According to the government, these changes will together cost up to $147 million more each year.

However, the government had recently announced that $210 million in tuition grants are given to international students in the polytechnics and universities each year, and they had also announced that $36 million are given in scholarships to each cohort pre-tertiary and undergraduate students every year (or an estimated $144 million for 4 years of undergraduate cohorts). This would mean that a total of at least $354 million are given to international students each year.

The question then is, if the government can afford to give at least $354 million to international students, would they be able to do more for the fees of Singaporeans other than the subject additional spending of $147 million? $354 million is almost 2.4 times more than the additional $147 million.


Healthcare: Medisave

The government announced that there would be Medisave top-ups for Singaporeans aged 55 and above in 2014.

For older Singaporeans born before 1950 and aged 65 and above in 2014, they will receive annual Medisave top-ups of $200 to $800, with the older cohorts receiving more. This is part of the Pioneer Generation Package, which is budgeted at $260 million this year. For older Singaporeans aged 55 to 64 years old in 2014, they will receive a Medisave top-up of $100 to $200 annually over the next five years, which the government said is expected to cost around $440 million over 5 years, or about $88 million a year.

Healthcare: Subsidies

Not only that, the government had also announced that they will raise subsidies for lower- and middle-income Singaporeans for Specialist Outpatient Clinics to 70% and 60% (from 50%) subsidy respectively. This would cost an additional $123 million to the government.

In total, the Pioneer Generation Package, the Medisave top-ups for Singaporeans aged 55 to 64 this year and the healthcare subsidies would cost around $471 million to the government.

But does this mean that the government would lose $471 million?

Healthcare: Government Doesn’t Pay A Single Cent

Not really. This is because the government had also announced that the CPF employer contribution rate will increase by 1% to all workers, which will be channelled to the Medisave Account.

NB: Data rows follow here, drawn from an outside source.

===== config.mk =====
export PLATFORM = sky130hd
export DESIGN_NAME = fetch_queue
export DESIGN_NICKNAME = d
export VERILOG_FILES = /design/src/rtl/fetch_queue.sv
export SDC_FILE = /design/constraint.sdc
export NUM_CORES = 1
export LEC_CHECK = 0
export ABC_AREA = 1
export CELL_PAD_IN_SITES_DETAIL_PLACEMENT = 1
export CELL_PAD_IN_SITES_GLOBAL_PLACEMENT = 1
export CORE_UTILIZATION = 37
export CTS_CLUSTER_SIZE = 10
export DETAILED_ROUTE_END_ITERATION = 16
export HOLD_SLACK_MARGIN = 0.03
export PLACE_DENSITY = 0.81
export SYNTH_ARGS = -nofsm -noshare
export SYNTH_HDL_FRONTEND = slang
export SYNTH_SLANG_ARGS = --single-unit

===== constraint.sdc =====
create_clock -name CLK -period 4.6 [get_ports CLK]
set_input_delay 1.38 -clock CLK [delete_from_list [all_inputs] [get_ports CLK]]
set_output_delay 1.38 -clock CLK [all_outputs]
set_load 0.1 [all_outputs]

===== src/rtl/fetch_queue.sv =====
// Fetch stage: samples the PC, keeps one instruction read outstanding and buffers responses in order.
// Optional FETCH_BYPASS_EN: an empty queue forwards a response to the decoder in the same cycle.
module fetch_queue #(
  parameter int DEPTH   = 2,
  parameter int ADDR_W  = 8,
  parameter int INSTR_W = 16
) (
  input  logic               CLK,
  input  logic               areset,
  input  logic [ADDR_W-1:0]  pc_addr,
  output logic               pc_adv,
  input  logic               flush,
  output logic               mem_req,
  output logic [ADDR_W-1:0]  mem_addr,
  input  logic               mem_gnt,
  input  logic               mem_rvalid,
  input  logic [INSTR_W-1:0] mem_rdata,
  output logic               out_valid,
  output logic [INSTR_W-1:0] out_instr,
  output logic [ADDR_W-1:0]  out_addr,
  input  logic               out_ready
);

  localparam int PTR_W = $clog2(DEPTH);
  localparam int CNT_W = $clog2(DEPTH + 1);
  localparam logic [CNT_W-1:0] DEPTH_C = CNT_W'(DEPTH);

  typedef enum logic [1:0] {IDLE, REQ, WAIT} state_t;

  state_t             state_q, state_d;
  logic               disc_q, disc_d;
  logic [ADDR_W-1:0]  addr_q, addr_d;
  logic [CNT_W-1:0]   cnt_q, cnt_d;
  logic [PTR_W-1:0]   rd_q, rd_d;
  logic [PTR_W-1:0]   wr_q, wr_d;

  logic [INSTR_W-1:0] instr_mem [DEPTH];
  logic [ADDR_W-1:0]  addr_mem  [DEPTH];

  logic               resp;
  logic               byp_vld;
  logic               byp_take;
  logic               push;
  logic               pop;
  logic               start;
  logic [CNT_W-1:0]   cnt_after;

  // Queue bookkeeping; flush overrides any push or pop in the same cycle.
  always_comb begin
    resp = (state_q == WAIT) && mem_rvalid;
`ifdef FETCH_BYPASS_EN
    byp_vld = resp && !disc_q && !flush && (cnt_q == '0);
`else
    byp_vld = 1'b0;
`endif
    byp_take  = byp_vld && out_ready;
    push      = resp && !disc_q && !flush && !byp_take;
    pop       = (cnt_q != '0) && out_ready && !flush;
    cnt_after = cnt_q + CNT_W'(push) - CNT_W'(pop);
    cnt_d     = flush ? '0 : cnt_after;
    rd_d      = flush ? '0 : rd_q + PTR_W'(pop);
    wr_d      = flush ? '0 : wr_q + PTR_W'(push);
  end

  // Fetch FSM: a new fetch starts only while the queue still has an unreserved slot.
  always_comb begin
    state_d = state_q;
    disc_d  = disc_q;
    addr_d  = addr_q;
    start   = 1'b0;
    mem_req = 1'b0;
    case (state_q)
      IDLE: start = !flush && (cnt_q < DEPTH_C);
      REQ: begin
        mem_req = 1'b1;
        if (flush)   disc_d  = 1'b1;
        if (mem_gnt) state_d = WAIT;
      end
      WAIT: begin
        if (mem_rvalid) begin
          disc_d  = 1'b0;
          state_d = IDLE;
          start   = !flush && (cnt_after < DEPTH_C);
        end else if (flush) begin
          disc_d = 1'b1;
        end
      end
      default: state_d = IDLE;
    endcase
    if (start) begin
      state_d = REQ;
      addr_d  = pc_addr;
    end
    pc_adv = start && !areset;
  end

  always_ff @(posedge CLK) begin
    if (areset) begin
      state_q <= IDLE;
      disc_q  <= 1'b0;
      addr_q  <= '0;
      cnt_q   <= '0;
      rd_q    <= '0;
      wr_q    <= '0;
    end else begin
      state_q <= state_d;
      disc_q  <= disc_d;
      addr_q  <= addr_d;
      cnt_q   <= cnt_d;
      rd_q    <= rd_d;
      wr_q    <= wr_d;
    end
  end

  always_ff @(posedge CLK) begin
    if (push && !areset) begin
      instr_mem[wr_q] <= mem_rdata;
      addr_mem[wr_q]  <= addr_q;
    end
  end

  always_ff @(posedge CLK) begin
    if (!areset) begin
      assert (!(push && (cnt_q == DEPTH_C)));
    end
  end

  assign mem_addr = addr_q;

  // Head of queue, or the live response when it bypasses an empty queue.
  always_comb begin
    out_valid = (cnt_q != '0);
    out_instr = out_valid ? instr_mem[rd_q] : '0;
    out_addr  = out_valid ? addr_mem[rd_q]  : '0;
    if (byp_vld) begin
      out_valid = 1'b1;
      out_instr = mem_rdata;
      out_addr  = addr_q;
    end
  end

endmodule


==> results.md <==
* Outcome: finished, final reports clean
* R2r setup slk at 2400 ps
* Filler instances at 712
* Crit end category: primary output
* Fin crit share at 0.963
* Largest net degree at the start of global routing at 27
* Asr flop ratio synth at 0
* Post-synth top area cell: edfxtp_1
* DRT Wirelength at 5720 µm
* Leak pwr at between 1 and 1.5 nW
* N_diodes at 0
* Via count at 1864
* Sequential area share after synthesis at 0.683
* Via density at ~4.8
* DIE AREA at between 7000 and 8000 µm²
* Worst VDD drop at 0.233 mV
* Area growth syn-to-layout at 36.0%
* CTS buffer count at 9
* Worst-Margin Slew at 975 ps
* Fmax at 226 MHz
* Worst R2R Path Depth at 15
* Setup_tns at 0 ps
* Fin area at approximately 3500 µm²
* Final Max Tran Viols at 0
* DRC viols at 0
* Worst slew margin at 0.348
* Post-Synthesis Cells at between 200 and 250
* Mapped Area at roughly 2500 µm²
* Ports at 65
* Syn_nets at between 200 and 300
* Worst reg2reg path startpoint: state_q[0]
* Clock sink count at 63
* # H-tree levels at 3
* Crit Path Class: input port to primary output
* Dpl ws at -41.4 ps
* Final ANT Viol Nets at 0
* Post-CTS Setup Inserts at 0
* Clock latency on the worst-skew pair at around 340 ps
* Fin worst setup slack at approximately 170 ps
* DP Area at between 3000 and 4000 µm²
* CTS tree: built
* 1st-iter DRT viols at around 40
* R2R Path End: mem_addr[1]
* Count leader, synth: nand2_1
* Distinct cells, synth at 24
* Hold Fails Final Rpt at 0
* Maximum clock insertion buffer count at 2
* Synth area leaders: edfxtp_1 57%, dfxtp_1 12%, nand2_1 11%
* Crit path from: out_ready
* Avg Cell Area, Syn at 11.2 µm²
* FF+latch count, synth at 63
* Hold buffer count at cts at 0
* Worst Path Required at between 3000 and 4000 ps
* RePlAce Congestion at about 0.75
* Die Span Y at roughly 85 µm
* WL/cell at roughly 15 µm
* First-pass GRT wire length at ~9200 µm
* Final setup violation count at 0
* Unrepaired setup endpoints after global routing: false
* Worst Path Max Fanout at 3
* Min cycle time layout at 4430 ps
* Layout cells sized above 1 at 0.220
* Row count at 29
* Synth top cells by count: 72 x nand2_1, 48 x edfxtp_1, 28 x a21oi_1
* Core area at 6490 µm²
* Gr usage total at 0.173
* Main synth FF type: edfxtp_1
* Drt first pass iters at 4
* Final nets at about 340
* Tightest Hold Check Type: flip-flop to flip-flop
* Number of global-route vias before repair at roughly 1.9k
* Initial antenna violation count at 0
* CTS Root Cell: clkbuf_8
* Initial core utilization at 0.393
* P per Cell Area at roughly 340 nW/µm²
* Top cell type's share of synthesized area at 0.565
* Number of synthesized flops with an enable pin at 48
* Port bufs at 64
* CP Capture Point: pc_adv
* Max-cap violations at 0
* Worst Path Arrival at slightly above 3000 ps
* Startpoint Class: input port
* Worst Skew at between 9 and 10 ps
* Power consumption at ~0.0012 W
* Overflow after GRT at 0
* CTS clk-pin slew, worst paths at ~60 ps
* Synth Warn # at 0
* Chip width at between 80 and 90 µm
* DPL Wire Length at approximately 4000 µm
[cell type report]
cell class                      count  area [µm²]  area share
Sequential cell                    63        1740       0.502
Clock buffer                       11         131      0.0379
Multi-Input combinational cell    139         722       0.208
Clock inverter                      5        25.0     0.00722
Timing Repair Buffer               75         691       0.199
Inverter                           16        60.1      0.0173
Tap cell                           77        96.3      0.0278
[layout by cell type (no fill, tap or decap)]
cell and instances:
nor2_1 5, ha_1 4, nand2_2 5, buf_12 2, nand2_4 2, nand2_1 71
edfxtp_1 48, clkdlybuf4s50_1 37, clkinvlp_4 1, nand3_4 1, clkinv_1 3, nor2_2 1
nand3_2 1, a21oi_1 28, ha_4 1, clkbuf_1 2, a311oi_1 1, o21bai_1 1
buf_4 34, dlymetal6s2s_1 2, o21ai_0 4, inv_1 11, nand3_1 9, dfxtp_1 15
clkbuf_8 9, inv_2 4, nor2_4 2, nor3_2 3, clkinv_2 2
[how the worst min path moves through the flow]
stage,startpoint,cells past startpoint,to
after floorplan,wr_q,2,wr_q
after global placement,mem_addr[5],2,mem_addr[5]
after detailed placement,mem_addr[3],2,mem_addr[3]
after CTS,mem_addr[3],2,mem_addr[3]
after global routing,mem_addr[3],2,mem_addr[3]
final,mem_addr[6],2,mem_addr[6]
[flip-flops by register name (all words and copies together), names as in the netlist]
name	flops
wr_q	1
instr_mem	32
addr_mem	16
state_q	2
disc_q	1
rd_q	1
mem_addr	8
cnt_q	2
[worst max-delay path: stages]
cell and delay [ps]:
clkdlybuf4s50_1 460, nand2_1 80, nor2_1 110, ha_1 250, inv_2 80, ha_4 130, inv_1 60, nand2_4 80
nand3_4 70, nand2_4 70, nand2_2 50, inv_2 70, buf_12 160
[power breakdown]
part / switching (W) / total [W] / internal, W
Clock: 0.000204 / 0.000394 / 0.000190
Sequential: 0.00000826 / 0.000631 / 0.000623
Combinational: 0.000105 / 0.000160 / 0.0000547
Total: 0.000317 / 0.00118 / 0.000867
[kinds of logic (layout without fill, tap and decap cells)]
kind of cell,Yosys count,count (layout),synth area share
buffers and inverters,25,107,0.0437
adders and majority gates,5,5,0.0245
and+or+nand+nor,100,100,0.180
DFF,63,63,0.683
AOI/OAI and AO/OA,34,34,0.0692
[metrics by stage]
step	instances	util	hold slack [ps]
6_report	386	0.534	481
4_1_cts	386	0.531	488
2_1_floorplan	227	-	460
3_3_place_gp	370	0.507	467
3_5_place_dp	370	0.507	476
5_1_grt	386	0.534	513
[metal layers]
layer	wire [µm]	global-route usage	vias up
li1	-	-	922
met2	2910	0.293	51
met3	351	0.0593	11
met1	2350	0.196	880
met5	0	0	-
met4	110	0.0832	0
[timing repair]
item                                    CTS  global route
endpoints found under the setup margin    1             1
gates resized for setup                   3             4
hold endpoints to repair                  0             0
(Power assumes the default switching activity.)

In 2013, the total contributions for CPF is $28.5 billion. The total CPF contributions had increased by an average of 9% every year for the past 4 years. So, assuming that the total contributions in 2014 would increase by 9% to about $31 billion, a 1% increase would add another roughly at least $860 million to Medisave.

Thus the government might be paying out $471 million for the Pioneer Generation Package, the Medisave top-ups for older Singaporeans and the healthcare subsidies, but they would be collecting $860 million more from Singaporeans, or at nearly 2 times more.

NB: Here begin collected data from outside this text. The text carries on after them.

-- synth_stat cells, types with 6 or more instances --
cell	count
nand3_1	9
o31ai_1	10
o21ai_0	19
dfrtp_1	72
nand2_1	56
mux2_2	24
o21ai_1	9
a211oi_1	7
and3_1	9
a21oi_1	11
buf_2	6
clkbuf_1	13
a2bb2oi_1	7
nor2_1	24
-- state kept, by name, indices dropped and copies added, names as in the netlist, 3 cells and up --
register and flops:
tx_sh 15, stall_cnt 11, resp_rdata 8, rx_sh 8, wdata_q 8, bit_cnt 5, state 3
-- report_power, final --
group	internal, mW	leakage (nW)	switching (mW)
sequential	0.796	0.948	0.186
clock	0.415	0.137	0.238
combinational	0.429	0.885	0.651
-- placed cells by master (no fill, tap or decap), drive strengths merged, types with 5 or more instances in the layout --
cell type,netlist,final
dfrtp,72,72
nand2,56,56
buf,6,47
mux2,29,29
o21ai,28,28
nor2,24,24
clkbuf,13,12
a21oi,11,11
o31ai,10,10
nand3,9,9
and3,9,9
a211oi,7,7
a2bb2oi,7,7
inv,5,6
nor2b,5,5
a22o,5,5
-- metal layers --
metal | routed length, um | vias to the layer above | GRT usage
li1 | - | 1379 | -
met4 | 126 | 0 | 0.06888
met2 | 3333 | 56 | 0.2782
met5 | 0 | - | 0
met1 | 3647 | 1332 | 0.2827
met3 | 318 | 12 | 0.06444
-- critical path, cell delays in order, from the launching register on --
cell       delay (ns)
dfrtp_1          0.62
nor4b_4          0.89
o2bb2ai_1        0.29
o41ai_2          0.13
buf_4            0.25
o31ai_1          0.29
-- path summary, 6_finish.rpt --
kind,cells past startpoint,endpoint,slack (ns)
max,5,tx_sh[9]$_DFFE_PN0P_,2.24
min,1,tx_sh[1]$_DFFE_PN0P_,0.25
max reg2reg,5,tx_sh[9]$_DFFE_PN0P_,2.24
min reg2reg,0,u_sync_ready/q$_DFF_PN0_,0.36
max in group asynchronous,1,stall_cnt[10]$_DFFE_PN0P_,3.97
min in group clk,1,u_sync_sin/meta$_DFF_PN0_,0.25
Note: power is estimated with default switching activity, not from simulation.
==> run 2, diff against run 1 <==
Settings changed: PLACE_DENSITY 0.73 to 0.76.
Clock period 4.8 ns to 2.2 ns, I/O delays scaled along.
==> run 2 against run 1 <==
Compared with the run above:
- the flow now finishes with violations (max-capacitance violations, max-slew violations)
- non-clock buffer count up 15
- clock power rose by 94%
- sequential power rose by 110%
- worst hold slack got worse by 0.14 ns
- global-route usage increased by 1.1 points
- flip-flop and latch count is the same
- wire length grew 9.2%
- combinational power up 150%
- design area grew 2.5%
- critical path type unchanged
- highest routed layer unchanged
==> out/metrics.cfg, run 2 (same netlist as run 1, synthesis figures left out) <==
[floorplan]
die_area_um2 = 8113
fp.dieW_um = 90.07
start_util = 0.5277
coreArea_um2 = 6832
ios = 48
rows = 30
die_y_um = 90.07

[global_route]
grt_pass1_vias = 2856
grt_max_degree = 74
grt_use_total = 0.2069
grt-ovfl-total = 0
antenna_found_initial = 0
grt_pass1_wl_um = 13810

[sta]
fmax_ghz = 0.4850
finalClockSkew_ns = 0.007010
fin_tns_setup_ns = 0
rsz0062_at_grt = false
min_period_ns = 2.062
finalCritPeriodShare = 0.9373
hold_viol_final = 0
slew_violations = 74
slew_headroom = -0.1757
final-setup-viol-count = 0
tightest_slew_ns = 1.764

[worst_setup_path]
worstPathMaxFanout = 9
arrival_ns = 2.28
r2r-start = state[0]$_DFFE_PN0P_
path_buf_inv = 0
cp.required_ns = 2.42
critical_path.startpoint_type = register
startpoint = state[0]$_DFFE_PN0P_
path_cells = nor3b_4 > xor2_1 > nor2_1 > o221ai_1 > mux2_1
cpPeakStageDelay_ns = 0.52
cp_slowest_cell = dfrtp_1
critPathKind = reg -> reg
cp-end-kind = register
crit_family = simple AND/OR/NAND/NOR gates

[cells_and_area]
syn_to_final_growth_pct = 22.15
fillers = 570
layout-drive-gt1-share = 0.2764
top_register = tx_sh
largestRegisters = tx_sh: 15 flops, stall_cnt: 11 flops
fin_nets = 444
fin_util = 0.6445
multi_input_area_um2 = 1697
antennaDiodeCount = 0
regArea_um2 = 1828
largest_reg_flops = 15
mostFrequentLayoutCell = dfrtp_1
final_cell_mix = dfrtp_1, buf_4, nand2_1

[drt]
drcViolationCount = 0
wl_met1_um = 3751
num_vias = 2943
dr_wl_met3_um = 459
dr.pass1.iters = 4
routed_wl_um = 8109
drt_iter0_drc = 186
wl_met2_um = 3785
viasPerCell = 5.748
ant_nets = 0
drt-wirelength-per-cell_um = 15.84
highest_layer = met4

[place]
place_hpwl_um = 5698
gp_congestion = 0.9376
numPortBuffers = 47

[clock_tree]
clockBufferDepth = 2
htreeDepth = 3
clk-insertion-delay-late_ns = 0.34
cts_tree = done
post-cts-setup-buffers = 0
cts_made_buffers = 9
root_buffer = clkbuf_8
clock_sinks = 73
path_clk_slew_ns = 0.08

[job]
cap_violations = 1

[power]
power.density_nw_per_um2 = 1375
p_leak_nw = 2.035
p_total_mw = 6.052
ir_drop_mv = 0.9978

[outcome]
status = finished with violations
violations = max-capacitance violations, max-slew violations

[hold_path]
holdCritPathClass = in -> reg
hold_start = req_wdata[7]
$ cat src/rtl/boxcar_decimator.sv
// Boxcar decimator: averages each block of 2**DecimationLog2 accepted samples.
// Define BOXCAR_DECIMATOR_ROUND_EN to round half up instead of flooring.
module boxcar_decimator
    import rfkit_dsp_pkg::*;
#(
    parameter int WordLengthBits = 12,
    parameter int DecimationLog2 = 2
) (
    input  logic                             clk,
    input  logic                             rst,
    input  logic signed [WordLengthBits-1:0] in,
    input  logic                             in_valid,
    output logic                             in_ready,
    output logic signed [WordLengthBits-1:0] out,
    output logic                             out_valid,
    input  logic                             out_ready
);

    localparam int AccBits = acc_width(WordLengthBits, DecimationLog2);
    localparam logic [DecimationLog2-1:0] CountLast = '1;
    localparam logic [DecimationLog2-1:0] CountStep = DecimationLog2'(1);

    logic signed [AccBits-1:0]        acc;
    logic        [DecimationLog2-1:0] count;
    logic signed [AccBits-1:0]        in_ext;
    logic signed [AccBits-1:0]        sum;
    logic signed [AccBits-1:0]        rounded;
    logic signed [WordLengthBits-1:0] scaled;
    logic                             accept;
    logic                             dump;

    // A full output register stalls the input unless it is drained this cycle.
    assign in_ready = !out_valid || out_ready;
    assign accept   = in_valid && in_ready;
    assign dump     = accept && (count == CountLast);

    always_comb begin
        in_ext = {{DecimationLog2{in[WordLengthBits-1]}}, in};
        sum    = acc + in_ext;
`ifdef BOXCAR_DECIMATOR_ROUND_EN
        rounded = sum + AccBits'(1 << (DecimationLog2 - 1));
`else
        rounded = sum;
`endif
        // The mean of N words of WordLengthBits always fits back into WordLengthBits.
        scaled = WordLengthBits'(rounded >>> DecimationLog2);
    end

    // NOTE: state is updated with non-blocking assignments so every register
    // samples the pre-edge values, independent of statement order.
    always_ff @(posedge clk or negedge rst) begin
        if (!rst) begin
            acc       <= '0;
            count     <= '0;
            out       <= '0;
            out_valid <= 1'b0;
        end else begin
            if (accept) begin
                if (dump) begin
                    acc   <= '0;
                    count <= '0;
                    out   <= scaled;
                end else begin
                    acc   <= sum;
                    count <= count + CountStep;
                end
            end
            if (dump) begin
                out_valid <= 1'b1;
            end else if (out_ready) begin
                out_valid <= 1'b0;
            end
        end
    end

endmodule

$ cat config.mk
export PLATFORM = sky130hd
export DESIGN_NAME = boxcar_decimator
export DESIGN_NICKNAME = d
export VERILOG_FILES = /design/src/rtl/rfkit_dsp_pkg.sv /design/src/rtl/boxcar_decimator.sv
export SDC_FILE = /design/constraint.sdc
export NUM_CORES = 1
export LEC_CHECK = 0
export ABC_AREA = 1
export CORE_AREA = 2 2 88 48
export DETAILED_ROUTE_END_ITERATION = 8
export DIE_AREA = 0 0 90 50
export PLACE_DENSITY_LB_ADDON = 0.15
export SLEW_MARGIN = 0
export SYNTH_ARGS = -nofsm -noshare
export SYNTH_HDL_FRONTEND = slang
export SYNTH_SLANG_ARGS = --single-unit
$ cat constraint.sdc
create_clock -name clk -period 2.1 [get_ports clk]
set_input_delay 0.21 -clock clk [delete_from_list [all_inputs] [get_ports clk]]
set_output_delay 0.21 -clock clk [all_outputs]
set_load 0.05 [all_outputs]
**config.mk**
```make
export PLATFORM = sky130hd
export DESIGN_NAME = alu_writeback
export DESIGN_NICKNAME = d
export VERILOG_FILES = /design/src/rtl/alu_writeback_pkg.sv /design/src/rtl/alu_writeback_regfile.sv /design/src/rtl/alu_writeback.sv
export SDC_FILE = /design/constraint.sdc
export NUM_CORES = 1
export LEC_CHECK = 0
export CAP_MARGIN = 20
export CORE_AREA = 5 5 95 119
export CTS_CLUSTER_DIAMETER = 40
export DETAILED_ROUTE_END_ITERATION = 10
export DIE_AREA = 0 0 100 124
export DONT_BUFFER_PORTS = 1
export PLACE_DENSITY = 0.65
export SYNTH_ARGS = -nofsm -noshare
export SYNTH_HDL_FRONTEND = slang
export SYNTH_HIERARCHICAL = 1
export SYNTH_SLANG_ARGS = --single-unit
```
**constraint.sdc**
```tcl
create_clock -name CLK -period 2.9 [get_ports CLK]
set_clock_uncertainty 0.1 [all_clocks]
set_input_delay 0.58 -clock CLK [delete_from_list [all_inputs] [get_ports CLK]]
set_output_delay 0.58 -clock CLK [all_outputs]
set_load 0.05 [all_outputs]
```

This means that the government doesn’t have to spend a single cent to pay for these “increments”. In fact, not only does the government not have to spend a single cent, they would be able to earn from Singaporeans as well.

Quite shocking isn’t it, that the government had said that they had wanted to move towards a more “fair and equitable society” but yet when you do the maths, they are still not fulfilling their part of the bargain. Instead, they have once again made Singaporeans pay more than what we rightfully should – then where is all the additional money that they are collecting going to?

Yet, as we have shown, they are willing to spend an extravagant amount for international students for their education fees but are less willing to spend for Singaporean students for our fees – which makes you wonder, how valuable are citizens in their eyes? Are we being taken for granted?

But this is not even all – join us tomorrow where we would share with you that when you look at the larger picture, not only is the government still not spending a single cent in Budget 2014, they are still doing much less than what their responsibility should be.

Roy Ngerng and Leong Sze Hian


  1. Wtf

    Suggestion- use columns instead of squares. Looking at the squares it is not obvious that government gives more than double to international students than locals. Furthermore the larger pool of money is going to a smaller group of students from overseas whereas the smaller pool s going to a much larger group of students wo are locals. Uniquely singapore.

    • Keng Onn

      I agree with Wtf – use columns (or bars) instead of squares. In terms of data visualization, we (humans) perceive 1-dimensional attributes (e.g. length/height of column or bar charts) more accurately than 2-D (boxes or areas in general), or heaven forbid, pie-charts.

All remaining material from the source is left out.